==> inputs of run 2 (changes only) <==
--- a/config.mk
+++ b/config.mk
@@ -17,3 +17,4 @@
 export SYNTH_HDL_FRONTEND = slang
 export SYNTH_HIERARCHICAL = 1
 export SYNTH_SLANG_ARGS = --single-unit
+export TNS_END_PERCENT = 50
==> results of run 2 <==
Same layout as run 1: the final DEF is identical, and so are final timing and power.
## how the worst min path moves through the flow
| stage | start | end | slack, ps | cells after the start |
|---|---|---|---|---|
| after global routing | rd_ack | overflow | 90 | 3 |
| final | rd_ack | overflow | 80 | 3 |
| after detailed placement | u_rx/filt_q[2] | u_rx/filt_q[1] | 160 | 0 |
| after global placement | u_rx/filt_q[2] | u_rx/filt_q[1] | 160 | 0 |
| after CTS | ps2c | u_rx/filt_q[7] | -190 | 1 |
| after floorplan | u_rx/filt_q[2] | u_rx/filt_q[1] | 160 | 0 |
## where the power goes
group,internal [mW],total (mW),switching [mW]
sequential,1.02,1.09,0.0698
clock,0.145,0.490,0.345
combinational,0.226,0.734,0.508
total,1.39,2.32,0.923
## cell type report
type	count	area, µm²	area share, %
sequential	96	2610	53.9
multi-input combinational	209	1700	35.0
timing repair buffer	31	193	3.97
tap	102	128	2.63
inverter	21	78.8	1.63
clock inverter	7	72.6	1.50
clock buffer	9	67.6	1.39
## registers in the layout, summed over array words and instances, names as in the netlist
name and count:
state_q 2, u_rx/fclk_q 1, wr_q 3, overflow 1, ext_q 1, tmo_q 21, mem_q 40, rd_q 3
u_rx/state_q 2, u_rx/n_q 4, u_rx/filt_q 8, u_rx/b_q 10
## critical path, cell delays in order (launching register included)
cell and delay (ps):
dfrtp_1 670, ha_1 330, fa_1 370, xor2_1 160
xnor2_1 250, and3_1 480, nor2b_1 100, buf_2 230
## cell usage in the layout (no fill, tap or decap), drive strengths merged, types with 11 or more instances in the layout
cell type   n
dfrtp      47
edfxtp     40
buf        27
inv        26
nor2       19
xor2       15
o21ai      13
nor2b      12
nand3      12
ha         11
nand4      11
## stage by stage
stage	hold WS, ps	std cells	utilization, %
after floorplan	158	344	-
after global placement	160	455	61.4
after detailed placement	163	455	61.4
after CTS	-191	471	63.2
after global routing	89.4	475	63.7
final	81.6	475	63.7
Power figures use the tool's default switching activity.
**src/rtl/dpram_fifo_ctrl.sv**
```systemverilog
// ---------------------------------------------------------------------------
// dpram_fifo_ctrl
//
// Show-ahead FIFO controller wrapped around an external 1024x18 dual-port RAM
// with synchronous read-through. The controller owns the write/read pointers,
// the occupancy count and the watermark flags. It produces the RAM write port
// and the RAM read address. The RAM output is passed straight through as the
// head of the FIFO.
//
// Ports:
//   clk           clock, all state updates on the rising edge
//   rst_n         asynchronous active-low reset
//   flush         synchronous clear of all FIFO contents
//   in_valid      write request from the upstream producer
//   in_ready      FIFO can accept a word (not full and not flushing)
//   in_data       write data
//   out_valid     head word is valid (FIFO not empty)
//   out_ready     downstream consumer takes the head word
//   out_data      head word, taken directly from ram_dpo
//   ram_we        RAM write enable (a push this cycle)
//   ram_a         RAM write address (write pointer)
//   ram_di        RAM write data (in_data)
//   ram_dpra      RAM read address (read pointer after this cycle's pop)
//   ram_dpo       RAM read data for the address captured at the last edge
//   level         registered occupancy, 0..DEPTH
//   almost_full   registered flag, level >= AFULL_TH
//   almost_empty  registered flag, level <= AEMPTY_TH
// ---------------------------------------------------------------------------
module dpram_fifo_ctrl #(
    parameter int DATA_W    = 18,
    parameter int ADDR_W    = 10,
    parameter int AFULL_TH  = 1008,
    parameter int AEMPTY_TH = 16
) (
    input  logic              clk,
    input  logic              rst_n,
    input  logic              flush,
    input  logic              in_valid,
    output logic              in_ready,
    input  logic [DATA_W-1:0] in_data,
    output logic              out_valid,
    input  logic              out_ready,
    output logic [DATA_W-1:0] out_data,
    output logic              ram_we,
    output logic [ADDR_W-1:0] ram_a,
    output logic [DATA_W-1:0] ram_di,
    output logic [ADDR_W-1:0] ram_dpra,
    input  logic [DATA_W-1:0] ram_dpo,
    output logic [ADDR_W:0]   level,
    output logic              almost_full,
    output logic              almost_empty
);

    localparam int            DEPTH      = 2 ** ADDR_W;
    localparam logic [ADDR_W:0] DEPTH_LVL  = (ADDR_W + 1)'(DEPTH);
    localparam logic [ADDR_W:0] AFULL_LVL  = (ADDR_W + 1)'(AFULL_TH);
    localparam logic [ADDR_W:0] AEMPTY_LVL = (ADDR_W + 1)'(AEMPTY_TH);
    localparam logic [ADDR_W:0] LVL_ONE    = (ADDR_W + 1)'(1);
    localparam logic [ADDR_W-1:0] PTR_ONE  = ADDR_W'(1);

    logic [ADDR_W-1:0] wr_ptr;
    logic [ADDR_W-1:0] rd_ptr;
    logic [ADDR_W-1:0] rd_ptr_next;
    logic [ADDR_W:0]   level_next;
    logic              push;
    logic              pop;

    // Handshakes. Readiness is blocked while flushing so a flush cycle can
    // never store a word; valid comes straight from the registered level.
    assign in_ready  = (level != DEPTH_LVL) && !flush;
    assign out_valid = (level != '0);
    assign push      = in_valid && in_ready;
    assign pop       = out_valid && out_ready;

    // The RAM captures the read address at the edge, so presenting the
    // post-pop pointer now makes ram_dpo hold the new head right after the
    // edge. Pointers wrap naturally at DEPTH because of their width.
    assign rd_ptr_next = pop ? (rd_ptr + PTR_ONE) : rd_ptr;

    assign ram_we   = push;
    assign ram_a    = wr_ptr;
    assign ram_di   = in_data;
    assign ram_dpra = rd_ptr_next;
    assign out_data = ram_dpo;

    // Next occupancy. The ready/valid gating keeps this inside 0..DEPTH, so
    // no saturation is required.
    always_comb begin
        level_next = level;
        if (flush) begin
            level_next = '0;
        end else if (push && !pop) begin
            level_next = level + LVL_ONE;
        end else if (pop && !push) begin
            level_next = level - LVL_ONE;
        end
    end

    // Pointer, level and watermark registers. Watermarks are derived from the
    // next level so they move on the same edge as the level itself.
    always_ff @(posedge clk or negedge rst_n) begin
        if (!rst_n) begin
            wr_ptr       <= '0;
            rd_ptr       <= '0;
            level        <= '0;
            almost_full  <= 1'b0;
            almost_empty <= 1'b1;
        end else begin
            if (flush) begin
                wr_ptr <= '0;
                rd_ptr <= '0;
            end else begin
                if (push) begin
                    wr_ptr <= wr_ptr + PTR_ONE;
                end
                rd_ptr <= rd_ptr_next;
            end
            level        <= level_next;
            almost_full  <= (level_next >= AFULL_LVL);
            almost_empty <= (level_next <= AEMPTY_LVL);
        end
    end

endmodule
```
`config.mk`:
```
export PLATFORM = sky130hd
export DESIGN_NAME = crc_table
export DESIGN_NICKNAME = d
export VERILOG_FILES = /design/src/rtl/crc_table.sv
export SDC_FILE = /design/constraint.sdc
export NUM_CORES = 1
export LEC_CHECK = 0
export ABC_AREA = 1
export CORE_AREA = 2 2 39 41
export DETAILED_ROUTE_END_ITERATION = 6
export DIE_AREA = 0 0 41 43
export PLACE_DENSITY = 0.59
export SLEW_MARGIN = 20
export SYNTH_ARGS = -nofsm -noshare
export SYNTH_HDL_FRONTEND = slang
export SYNTH_SLANG_ARGS = --single-unit
export TNS_END_PERCENT = 100
```
`constraint.sdc`:
```
create_clock -name clk_i -period 1.2 [get_ports clk_i]
set_input_delay 0.24 -clock clk_i [delete_from_list [all_inputs] [get_ports clk_i]]
set_output_delay 0.24 -clock clk_i [all_outputs]
set_load 0.03 [all_outputs]
```
`src/rtl/crc_table.sv`:
```
// rtl/crc_table.sv - 256x8 synchronous CRC-8 lookup ROM, MSB-first, non-reflected
module crc_table #(
  parameter logic [7:0] POLYNOMIAL = 8'h07
) (
  input  logic       clk_i,
  input  logic [7:0] addr_i,
  output logic [7:0] data_o
);

  function automatic logic [7:0] entry(input logic [7:0] idx);
    logic [7:0] c;
    c = idx;
    for (int i = 0; i < 8; i++) begin
      c = c[7] ? ({c[6:0], 1'b0} ^ POLYNOMIAL) : {c[6:0], 1'b0};
    end
    return c;
  endfunction

  logic [7:0] rom [256];

  // Contents are constants; no reset on the ROM or its read register.
  for (genvar g = 0; g < 256; g++) begin : g_rom
    assign rom[g] = entry(8'(g));
  end

  always_ff @(posedge clk_i) begin
    data_o <= rom[addr_i];
  end

endmodule

```
==> qor.log <==
INFO  worst_setup_path delay_of_the_slowest_cell_on_the_worst_path=380ps
INFO  sta            max_frequency=0.863GHz
INFO  pwr            power.density=1110nW/um^2
INFO  synth          synth_top_cells_by_count=nand2_1, inv_1, dfxtp_1, nand3_1, ha_1
INFO  pwr            p_seq_share=41.9%
INFO  floorplan      initial_core_util=29.4%
INFO  finish         max_flop_register=data_o
INFO  floorplan      floorplan.die_area=1760squm
INFO  finish         registers_with_the_most_flip_flops=data_o x8
INFO  floorplan      die_h=43microns
INFO  run            maxCapViolCount=0
INFO  hold_path      hold_path.startpoint=addr_i[0]
INFO  grt            grt_ovf=0
INFO  worst_setup_path path_max_fanout=1
INFO  pwr            comb_power_share=31.9%
INFO  worst_setup_path crit_buf_inv=1
INFO  sta            timing.final.crit_share=96.5%
INFO  cts            clock_buffer_depth=2
INFO  sta            final-hold-violation-count=0
INFO  sta            unrepaired_setup_endpoints_after_global_routing=false
INFO  pwr            net-switching-power=0.213mW
INFO  hold_path      hold_end=data_o[0]$_DFF_P_
INFO  worst_setup_path crit_path_cell_trace=dlygate4sd2_1
INFO  synth          ys.flop_type=dfxtp_1
INFO  hold_path      cell_depth_of_the_worst_hold_path=4
INFO  finish         post-route-cell-area=648squm
INFO  worst_setup_path crit_required=960ps
INFO  synth          synth.top_cells.by_area=dfxtp_1, nand2_1, nand3_1
INFO  synth          synthesis.area_per_instance=6.26squm
INFO  synth          synthesis.yosys.warnings=0
INFO  finish         syn2layout_area_growth=59.4%
INFO  finish         flip_flop_count_of_the_largest_register_all_copies_and_words_added=8
INFO  drt            drt_pre_antenna_iters=3
INFO  floorplan      dieWidth=41microns
INFO  drt            antenna_violating_nets_post_route=0
INFO  drt            dr_total_vias=451
INFO  cts            path_clk_slew=50ps
INFO  sta            final_report_setup_violation_count=0
INFO  sta            crit_path_setup_slack_layout=41.9ps
INFO  pwr            leakagePower=0.382nW
INFO  synth          summed_instance_area_of_the_synthesized_netlist=407squm
INFO  cts            clock_sink_count=8
INFO  sta            setup_tns=0ps
INFO  placement      portBuffers=16
INFO  grt            grt_antenna_before_repair=0
INFO  finish         final_layout_size_suffix_gt1_share=16.5%
INFO  finish         diodes=0
INFO  placement      placement.cell_area=614squm
INFO  grt            global_route.usage.total=11.7%
INFO  synth          synthMostInstantiatedCell=nand2_1
INFO  drt            post_drt_wl_per_cell=7.37microns
INFO  cts            htree_levels=1
INFO  sta            worstMarginPinSlew=295ps
INFO  drt            avgViaCountPerCell=4.21
INFO  sta            fin_worst_hold_slack=479ps
INFO  sta            max_slew_margin=80.4%
INFO  pwr            internal=0.507mW
INFO  synth          synth.top_cell.area_share=39.4%
INFO  placement      gpl.final_weighted_congestion=0.790
INFO  synth          synth_sequential_area_ratio=39.4%
INFO  worst_setup_path worst-setup-path-type=flip-flop to output pin
INFO  floorplan      floorplan.core_area=1380squm
INFO  synth          yosysUniqueCellTypes=8
INFO  sta            post-route-min-period=1160ps
INFO  status         outcome=completed
INFO  finish         fin_nets=104
INFO  synth          netlist_instances=65
INFO  worst_setup_path worst_setup_path_end_kind=output pin
INFO  placement      place_worst_setup_slack=-354ps
INFO  synth          synth-edff-count=0
INFO  cts            cts_root_buffer=clkbuf_4
INFO  drt            initial_drc_count=5
INFO  synth          fraction_of_synthesis_flops_using_an_asynchronous_set_or_reset_pin=0%
INFO  floorplan      count_of_boundary_i_o_pins=17
INFO  drt            post-route-drc-count=0
INFO  drt            routed_wirelength=789microns
INFO  worst_setup_path critPathTopFamily=buffers and inverters
INFO  grt            vias_in_the_first_global_route=351
INFO  synth          post-synth-top-area-cell=dfxtp_1
INFO  worst_setup_path critPathArrivalTime=920ps
INFO  cts            tritoncts.num_buffers=3
INFO  hold_path      hp-class=primary input to flip-flop
INFO  cts            cts_hold_repair.buffers=0
INFO  placement      detailedPlacementHpwl=673microns
INFO  floorplan      num_rows=14
INFO  pwr            worst_vdd_ir=0.000281V
INFO  pwr            pwr-share-clk=26.2%
INFO  synth          synth_seq_cells=8
INFO  finish         filler_cells_inserted=154
INFO  grt            grt_pass1_wl=1390microns
INFO  sta            maxSlewViolCount=0
INFO  worst_setup_path setup.worst_path.start_class=flip-flop
INFO  worst_setup_path slowest_cell_on_the_critical_path=dlygate4sd2_1
INFO  grt            grt_max_degree=6
INFO  synth          syn-num-nets=76
INFO  cts            tritoncts=done
INFO  pwr            netSwitchingFraction=29.5%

============

--- EXERCISE DETAILS ---
Copy exactly the lines above, starting at the opening line and finishing at the line in which "u_rx/filt_q[7] | -190 | 1 |" occurs.

--- TASK RESULT ---
==> inputs of run 2 (changes only) <==
--- a/config.mk
+++ b/config.mk
@@ -17,3 +17,4 @@
 export SYNTH_HDL_FRONTEND = slang
 export SYNTH_HIERARCHICAL = 1
 export SYNTH_SLANG_ARGS = --single-unit
+export TNS_END_PERCENT = 50
==> results of run 2 <==
Same layout as run 1: the final DEF is identical, and so are final timing and power.
## how the worst min path moves through the flow
| stage | start | end | slack, ps | cells after the start |
|---|---|---|---|---|
| after global routing | rd_ack | overflow | 90 | 3 |
| final | rd_ack | overflow | 80 | 3 |
| after detailed placement | u_rx/filt_q[2] | u_rx/filt_q[1] | 160 | 0 |
| after global placement | u_rx/filt_q[2] | u_rx/filt_q[1] | 160 | 0 |
| after CTS | ps2c | u_rx/filt_q[7] | -190 | 1 |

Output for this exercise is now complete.